Robust Journey Planning

In this project we propose a robust public transport route planner based for Zurich Area in Switzerland. Given a desired arrival time, the route planner computes the fastest route between departure and arrival stops within a provided confidence tolerance expressed as interquartiles.

A 7-min presentation of the project and a description of our approach and results can be found at the following link.

Team

The project is accomplished by:

Raphael Attias: @raphaelattias (Statistics)
Riccardo Cadei: @riccardocadei (Algorithm)
Mateo Chapatte: @ChapatteMateo (Front-end developer)
Guillaume Parchet: @Ingloryon (Data Engineer)

Problem Motivation

Imagine you are a regular user of the public transport system, and you are checking the operator's schedule to meet your friends for a class reunion. The choices are:

You could leave in 10mins, and arrive with enough time to spare for gossips before the reunion starts.
You could leave now on a different route and arrive just in time for the reunion.

Undoubtedly, if this is the only information available, most of us will opt for option 1.

If we now tell you that option 1 carries a fifty percent chance of missing a connection and be late for the reunion. Whereas, option 2 is almost guaranteed to take you there on time.
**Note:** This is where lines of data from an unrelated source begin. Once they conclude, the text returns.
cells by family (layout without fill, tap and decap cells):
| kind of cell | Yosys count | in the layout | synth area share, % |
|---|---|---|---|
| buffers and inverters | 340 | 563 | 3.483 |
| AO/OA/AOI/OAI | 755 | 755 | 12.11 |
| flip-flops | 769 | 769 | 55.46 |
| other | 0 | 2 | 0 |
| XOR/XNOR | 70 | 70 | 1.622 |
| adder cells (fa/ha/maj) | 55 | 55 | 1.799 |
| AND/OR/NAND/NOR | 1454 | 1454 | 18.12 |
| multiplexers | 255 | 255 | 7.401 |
Would you still consider option 1?

Probably not. However, most public transport applications will insist on the first option. This is because they are programmed to plan routes that offer the shortest travel times, without considering the risk factors.

top

Problem Description

In this project we propose our robust public transport route planner to improve on that, using the SBB dataset (See next section: Dataset Description).

Given a desired arrival time, the route planner computes the fastest route between departure and arrival stops within a provided confidence tolerance expressed as interquartiles. For instance, "what route from A to B is the fastest at least Q% of the time if I want to arrive at B before instant T". Note that confidence is a measure of a route being feasible within the travel time computed by the algorithm.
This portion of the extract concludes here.